== GIVEN RECORDS ==
===== src/rtl/raster_frame_sched.sv =====
// raster_frame_sched: per-frame controller that clears FB/ZB, feeds triangles to the rasterizer and signals frame completion.
//   clk, rst_n                 clock, asynchronous active-low reset
//   frame_start/clear_en/num_tris  frame request, clear enable and triangle count (sampled in IDLE)
//   frame_busy/frame_done      frame in progress / one-cycle end-of-frame pulse
//   tri_valid/tri_ready/tri_data   upstream triangle handshake
//   rast_valid/rast_tri/rast_busy  rasterizer triangle handshake
//   r_fb_*/r_zb_*              rasterizer buffer writes; fb_*/zb_* muxed buffer write ports
//   tris_done/tris_culled      per-frame saturating triangle counters
module raster_frame_sched #(
    parameter int          FB_DEPTH       = 76800,
    parameter int          ADDR_W         = 17,
    parameter int          TRI_W          = 312,
    parameter logic [11:0] CLEAR_COLOR    = 12'h000,
    parameter logic [7:0]  CLEAR_Z        = 8'hFF,
    parameter int          ACCEPT_TIMEOUT = 16,
    parameter int          DRAIN_CYCLES   = 8
) (
    input  logic              clk,
    input  logic              rst_n,
    input  logic              frame_start,
    input  logic              clear_en,
    input  logic [15:0]       num_tris,
    output logic              frame_busy,
    output logic              frame_done,
    input  logic              tri_valid,
    output logic              tri_ready,
    input  logic [TRI_W-1:0]  tri_data,
    output logic              rast_valid,
    output logic [TRI_W-1:0]  rast_tri,
    input  logic              rast_busy,
    input  logic [ADDR_W-1:0] r_fb_addr,
    input  logic              r_fb_we,
    input  logic [11:0]       r_fb_pixel,
    input  logic [ADDR_W-1:0] r_zb_w_addr,
    input  logic              r_zb_we,
    input  logic [7:0]        r_zb_w_data,
    output logic [ADDR_W-1:0] fb_addr,
    output logic              fb_we,
    output logic [11:0]       fb_pixel,
    output logic [ADDR_W-1:0] zb_w_addr,
    output logic              zb_we,
    output logic [7:0]        zb_w_data,
    output logic [15:0]       tris_done,
    output logic [15:0]       tris_culled
);
    typedef enum logic [2:0] {IDLE, CLEAR, FETCH, ISSUE, RUN, DRAIN, DONE} state_t;
    state_t state, state_n;
    logic [ADDR_W-1:0] clr_addr;
    logic [15:0] remaining, cnt;
    logic clearing, clr_last, issue_timeout, drain_last;
    assign clearing      = state == CLEAR;
    assign clr_last      = clr_addr == ADDR_W'(FB_DEPTH - 1);
    // cnt is shared: accept timeout in ISSUE, drain length in DRAIN
    assign issue_timeout = cnt == 16'(ACCEPT_TIMEOUT - 1);
    assign drain_last    = cnt == 16'(DRAIN_CYCLES - 1);
    assign frame_busy    = state != IDLE;
    assign frame_done    = state == DONE;
    assign tri_ready     = state == FETCH && remaining != 16'd0;
    assign rast_valid    = state == ISSUE;
    // clear engine owns both write ports during CLEAR, otherwise the rasterizer passes straight through
    assign fb_addr       = clearing ? clr_addr : r_fb_addr;
    assign fb_we         = clearing | r_fb_we;
    assign fb_pixel      = clearing ? CLEAR_COLOR : r_fb_pixel;
    assign zb_w_addr     = clearing ? clr_addr : r_zb_w_addr;
    assign zb_we         = clearing | r_zb_we;
    assign zb_w_data     = clearing ? CLEAR_Z : r_zb_w_data;
    always_comb begin
        state_n = state;
        case (state)
            IDLE:    state_n = frame_start ? (clear_en ? CLEAR : FETCH) : IDLE;
            CLEAR:   state_n = clr_last ? FETCH : CLEAR;
            FETCH:   state_n = remaining == 16'd0 ? DRAIN : (tri_valid ? ISSUE : FETCH);
            ISSUE:   state_n = rast_busy ? RUN : (issue_timeout ? FETCH : ISSUE);
            RUN:     state_n = rast_busy ? RUN : FETCH;
            DRAIN:   state_n = drain_last ? DONE : DRAIN;
            DONE:    state_n = IDLE;
            default: state_n = IDLE;
        endcase
    end
    always_ff @(posedge clk or negedge rst_n) begin
        if (!rst_n) state <= IDLE;
        else        state <= state_n;
    end
    always_ff @(posedge clk or negedge rst_n) begin
        if (!rst_n) begin
            clr_addr    <= '0;
            cnt         <= '0;
            remaining   <= '0;
            tris_done   <= '0;
            tris_culled <= '0;
            rast_tri    <= '0;
        end else begin
            clr_addr <= (clearing && !clr_last) ? clr_addr + ADDR_W'(1) : '0;
            cnt      <= ((state == ISSUE || state == DRAIN) && state_n == state) ? cnt + 16'd1 : '0;
            if (state == IDLE && frame_start) begin
                remaining   <= num_tris;
                tris_done   <= '0;
                tris_culled <= '0;
            end
            if (tri_ready && tri_valid) rast_tri <= tri_data;
            if (state == ISSUE && !rast_busy && issue_timeout) begin
                remaining   <= remaining - 16'd1;
                tris_culled <= tris_culled + 16'(tris_culled != 16'hFFFF);
            end
            if (state == RUN && !rast_busy) begin
                remaining <= remaining - 16'd1;
                tris_done <= tris_done + 16'(tris_done != 16'hFFFF);
            end
        end
    end
endmodule
==> config.mk <==
export PLATFORM = sky130hd
export DESIGN_NAME = lsu_mem_master_flat
export DESIGN_NICKNAME = d
export VERILOG_FILES = /design/src/rtl/lsu_pkg.sv /design/src/rtl/lsu_mem_master_if.sv /design/src/rtl/lsu_align.sv /design/src/rtl/lsu_mem_master.sv /design/src/flat_wrapper.sv
export SDC_FILE = /design/constraint.sdc
export NUM_CORES = 1
export LEC_CHECK = 0
export ABC_AREA = 1
export BUFFER_PORTS_ARGS = -buffer_cell sky130_fd_sc_hd__buf_2
export CAP_MARGIN = 20
export CORE_ASPECT_RATIO = 0.6
export CORE_UTILIZATION = 25
export DETAILED_ROUTE_END_ITERATION = 6
export PLACE_DENSITY = 0.52
export SLEW_MARGIN = 5
export SYNTH_ARGS = -nofsm -noshare
export SYNTH_HDL_FRONTEND = slang
export SYNTH_SLANG_ARGS = --single-unit
==> constraint.sdc <==
create_clock -name clk -period 5.1 [get_ports clk]
set_clock_uncertainty 0.2 [all_clocks]
set_input_delay 1.02 -clock clk [delete_from_list [all_inputs] [get_ports clk]]
set_output_delay 1.02 -clock clk [all_outputs]
set_load 0.02 [all_outputs]
==> src/rtl/lsu_pkg.sv <==
// Shared definitions for the load/store memory master: RV32I funct3 codes,
// FSM state encoding and a small access-size helper.
package lsu_pkg;

    localparam logic [2:0] F3_B  = 3'b000;
    localparam logic [2:0] F3_H  = 3'b001;
    localparam logic [2:0] F3_W  = 3'b010;
    localparam logic [2:0] F3_BU = 3'b100;
    localparam logic [2:0] F3_HU = 3'b101;

    typedef enum logic [2:0] {
        ST_IDLE = 3'd0,
        ST_RD   = 3'd1,
        ST_WR   = 3'd2,
        ST_DONE = 3'd3,
        ST_ERR  = 3'd4
    } lsu_state_e;

    // funct3[1:0] encodes access size for every legal code: 00 byte, 01 half, 10 word.
    function automatic logic [1:0] f3_size(input logic [2:0] f3);
        return f3[1:0];
    endfunction

endpackage

==> src/rtl/lsu_mem_master_if.sv <==
// Bundles the core request/response signals and the data-memory port of the
// load/store master; master modport is the LSU view, slave the environment view.
interface lsu_mem_master_if #(
    parameter int ADDR_W = 6
);
    logic              req;
    logic              we;
    logic [2:0]        funct3;
    logic [31:0]       addr;
    logic [31:0]       wdata;
    logic              busy;
    logic              done;
    logic              fault;
    logic [31:0]       rdata;
    logic              mem_read;
    logic              mem_write;
    logic [ADDR_W-1:0] mem_addr;
    logic [31:0]       mem_wdata;
    logic [31:0]       mem_rdata;

    modport master (
        input  req, we, funct3, addr, wdata, mem_rdata,
        output busy, done, fault, rdata, mem_read, mem_write, mem_addr, mem_wdata
    );

    modport slave (
        output req, we, funct3, addr, wdata, mem_rdata,
        input  busy, done, fault, rdata, mem_read, mem_write, mem_addr, mem_wdata
    );

endinterface

==> src/rtl/lsu_align.sv <==
// Combinational byte/halfword lane logic: load extract/extend, store merge for
// read-modify-write, and illegal/misaligned request detection.
module lsu_align
    import lsu_pkg::*;
(
    input  logic [31:0] ld_word,
    input  logic [31:0] st_word,
    input  logic [31:0] st_data,
    input  logic [1:0]  op_off,
    input  logic [2:0]  op_funct3,
    input  logic        chk_we,
    input  logic [2:0]  chk_funct3,
    input  logic [1:0]  chk_off,
    output logic [31:0] ld_result,
    output logic [31:0] st_merged,
    output logic        chk_fault
);

    logic [7:0]  ld_byte;
    logic [15:0] ld_half;
    logic        illegal;
    logic        misaligned;

    always_comb begin
        ld_byte = ld_word[{op_off, 3'b000} +: 8];
        ld_half = ld_word[{op_off[1], 4'b0000} +: 16];
        case (op_funct3)
            F3_B:    ld_result = {{24{ld_byte[7]}}, ld_byte};
            F3_BU:   ld_result = {24'h0, ld_byte};
            F3_H:    ld_result = {{16{ld_half[15]}}, ld_half};
            F3_HU:   ld_result = {16'h0, ld_half};
            default: ld_result = ld_word;
        endcase
    end

    // Sub-word stores overwrite only their lane of the word read back in RD.
    always_comb begin
        st_merged = st_word;
        case (op_funct3)
            F3_B:    st_merged[{op_off, 3'b000} +: 8]      = st_data[7:0];
            F3_H:    st_merged[{op_off[1], 4'b0000} +: 16] = st_data[15:0];
            default: st_merged = st_data;
        endcase
    end

    always_comb begin
        if (chk_we) begin
            illegal = !(chk_funct3 inside {F3_B, F3_H, F3_W});
        end else begin
            illegal = !(chk_funct3 inside {F3_B, F3_H, F3_W, F3_BU, F3_HU});
        end
        misaligned = ((f3_size(chk_funct3) == 2'b01) && chk_off[0]) ||
                     ((f3_size(chk_funct3) == 2'b10) && (chk_off != 2'b00));
        chk_fault  = illegal || misaligned;
    end

endmodule

==> src/rtl/lsu_mem_master.sv <==
// Load/store initiator: accepts one RV32I load/store, drives the word-wide
// data memory (sub-word stores via read-modify-write) and returns the result.
module lsu_mem_master
    import lsu_pkg::*;
#(
    parameter int ADDR_W = 6
) (
    input  logic                clk,
    input  logic                rst_n,
    lsu_mem_master_if.master    bus
);

    lsu_state_e          state_q,  state_d;
    logic                we_q,     we_d;
    logic [2:0]          funct3_q, funct3_d;
    logic [ADDR_W+1:0]   addr_q,   addr_d;
    logic [31:0]         wdata_q,  wdata_d;
    logic [31:0]         word_q,   word_d;
    logic [31:0]         rdata_q,  rdata_d;

    logic [31:0]         ld_result;
    logic [31:0]         st_merged;
    logic                chk_fault;

    lsu_align u_align (
        .ld_word    (bus.mem_rdata),
        .st_word    (word_q),
        .st_data    (wdata_q),
        .op_off     (addr_q[1:0]),
        .op_funct3  (funct3_q),
        .chk_we     (bus.we),
        .chk_funct3 (bus.funct3),
        .chk_off    (bus.addr[1:0]),
        .ld_result  (ld_result),
        .st_merged  (st_merged),
        .chk_fault  (chk_fault)
    );

    always_comb begin
        state_d  = state_q;
        we_d     = we_q;
        funct3_d = funct3_q;
        addr_d   = addr_q;
        wdata_d  = wdata_q;
        word_d   = word_q;
        rdata_d  = rdata_q;
        case (state_q)
            ST_IDLE: begin
                if (bus.req) begin
                    we_d     = bus.we;
                    funct3_d = bus.funct3;
                    addr_d   = bus.addr[ADDR_W+1:0];
                    wdata_d  = bus.wdata;
                    if (chk_fault) begin
                        state_d = ST_ERR;
                    end else if (!bus.we || (bus.funct3 != F3_W)) begin
                        state_d = ST_RD;
                    end else begin
                        state_d = ST_WR;
                    end
                end
            end
            // Loads extract straight from the returned word so rdata is valid in DONE.
            ST_RD: begin
                word_d = bus.mem_rdata;
                if (we_q) begin
                    state_d = ST_WR;
                end else begin
                    rdata_d = ld_result;
                    state_d = ST_DONE;
                end
            end
            ST_WR:   state_d = ST_DONE;
            ST_DONE: state_d = ST_IDLE;
            ST_ERR:  state_d = ST_IDLE;
            default: state_d = ST_IDLE;
        endcase
    end

    always_ff @(posedge clk or negedge rst_n) begin
        if (!rst_n) begin
            state_q  <= ST_IDLE;
            we_q     <= 1'b0;
            funct3_q <= 3'b000;
            addr_q   <= '0;
            wdata_q  <= 32'h0;
            word_q   <= 32'h0;
            rdata_q  <= 32'h0;
        end else begin
            state_q  <= state_d;
            we_q     <= we_d;
            funct3_q <= funct3_d;
            addr_q   <= addr_d;
            wdata_q  <= wdata_d;
            word_q   <= word_d;
            rdata_q  <= rdata_d;
        end
    end

    // Strobes decode straight from state so an async reset drops them at once.
    assign bus.busy      = (state_q != ST_IDLE);
    assign bus.done      = (state_q == ST_DONE) || (state_q == ST_ERR);
    assign bus.fault     = (state_q == ST_ERR);
    assign bus.rdata     = rdata_q;
    assign bus.mem_read  = (state_q == ST_RD);
    assign bus.mem_write = (state_q == ST_WR);
    assign bus.mem_addr  = ((state_q == ST_RD) || (state_q == ST_WR)) ? addr_q[ADDR_W+1:2] : '0;
    assign bus.mem_wdata = (state_q == ST_WR) ? st_merged : 32'h0;

endmodule
--- src/rtl/muxn_reg.sv ---
// muxn_reg: parameterised N:1 single-bit multiplexer with a registered copy of
// the selected bit. Out-of-range selects yield 0 rather than aliasing.
// Optional feature macro: MUXN_OOB_FLAG_EN adds a sticky sel_oob output that
// records any clocked out-of-range select until reset.
module muxn_reg #(
    parameter int unsigned IWIDTH = 20,
    parameter int unsigned SWIDTH = 5
) (
    input  logic              clk,
    input  logic              rst,
    input  logic [IWIDTH-1:0] I,
    input  logic [SWIDTH-1:0] sel,
    output logic              O,
`ifdef MUXN_OOB_FLAG_EN
    output logic              O_q,
    output logic              sel_oob
`else
    output logic              O_q
`endif
);

    // Elaboration-time legality checks on the configuration.
    if (IWIDTH < 2 || IWIDTH > 256) begin : gen_bad_iwidth
        $error("muxn_reg: IWIDTH must be in 2..256");
    end
    if (SWIDTH < 32 && (64'(1) << SWIDTH) < 64'(IWIDTH)) begin : gen_bad_swidth
        $error("muxn_reg: 2**SWIDTH must be >= IWIDTH");
    end

    logic [31:0] sel_ext;
    logic        sel_in_range;
    logic        o_sel;
    logic        o_reg_d;
    logic        o_reg_q;

    assign sel_ext      = 32'(sel);
    assign sel_in_range = (sel_ext < IWIDTH);

    // Indexed select with an explicit guard: unmatched selects fall through to 0.
    always_comb begin
        o_sel = 1'b0;
        for (int k = 0; k < int'(IWIDTH); k++) begin
            if (sel_ext == 32'(k)) begin
                o_sel = I[k];
            end
        end
    end

    assign O = o_sel;

    // Next-state for the registered copy of the selected bit.
    always_comb begin
        o_reg_d = o_sel;
    end

    // Registered output, cleared asynchronously on reset.
    always_ff @(posedge clk or posedge rst) begin
        if (rst) begin
            o_reg_q <= 1'b0;
        end else begin
            o_reg_q <= o_reg_d;
        end
    end

    assign O_q = o_reg_q;

`ifdef MUXN_OOB_FLAG_EN
    logic oob_d;
    logic oob_q;

    // Sticky flag: once any clocked select is out of range it stays set.
    always_comb begin
        oob_d = oob_q | ~sel_in_range;
    end

    // Flag register, cleared asynchronously on reset.
    always_ff @(posedge clk or posedge rst) begin
        if (rst) begin
            oob_q <= 1'b0;
        end else begin
            oob_q <= oob_d;
        end
    end

    assign sel_oob = oob_q;
`else
    // Range result only feeds the optional flag; keep it referenced.
    logic unused_range;
    assign unused_range = sel_in_range;
`endif

endmodule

== WHAT TO WORK ON ==
Going through the material, count each line that carries the word "stores", and output only that count.

== YOUR RESPONSE ==
2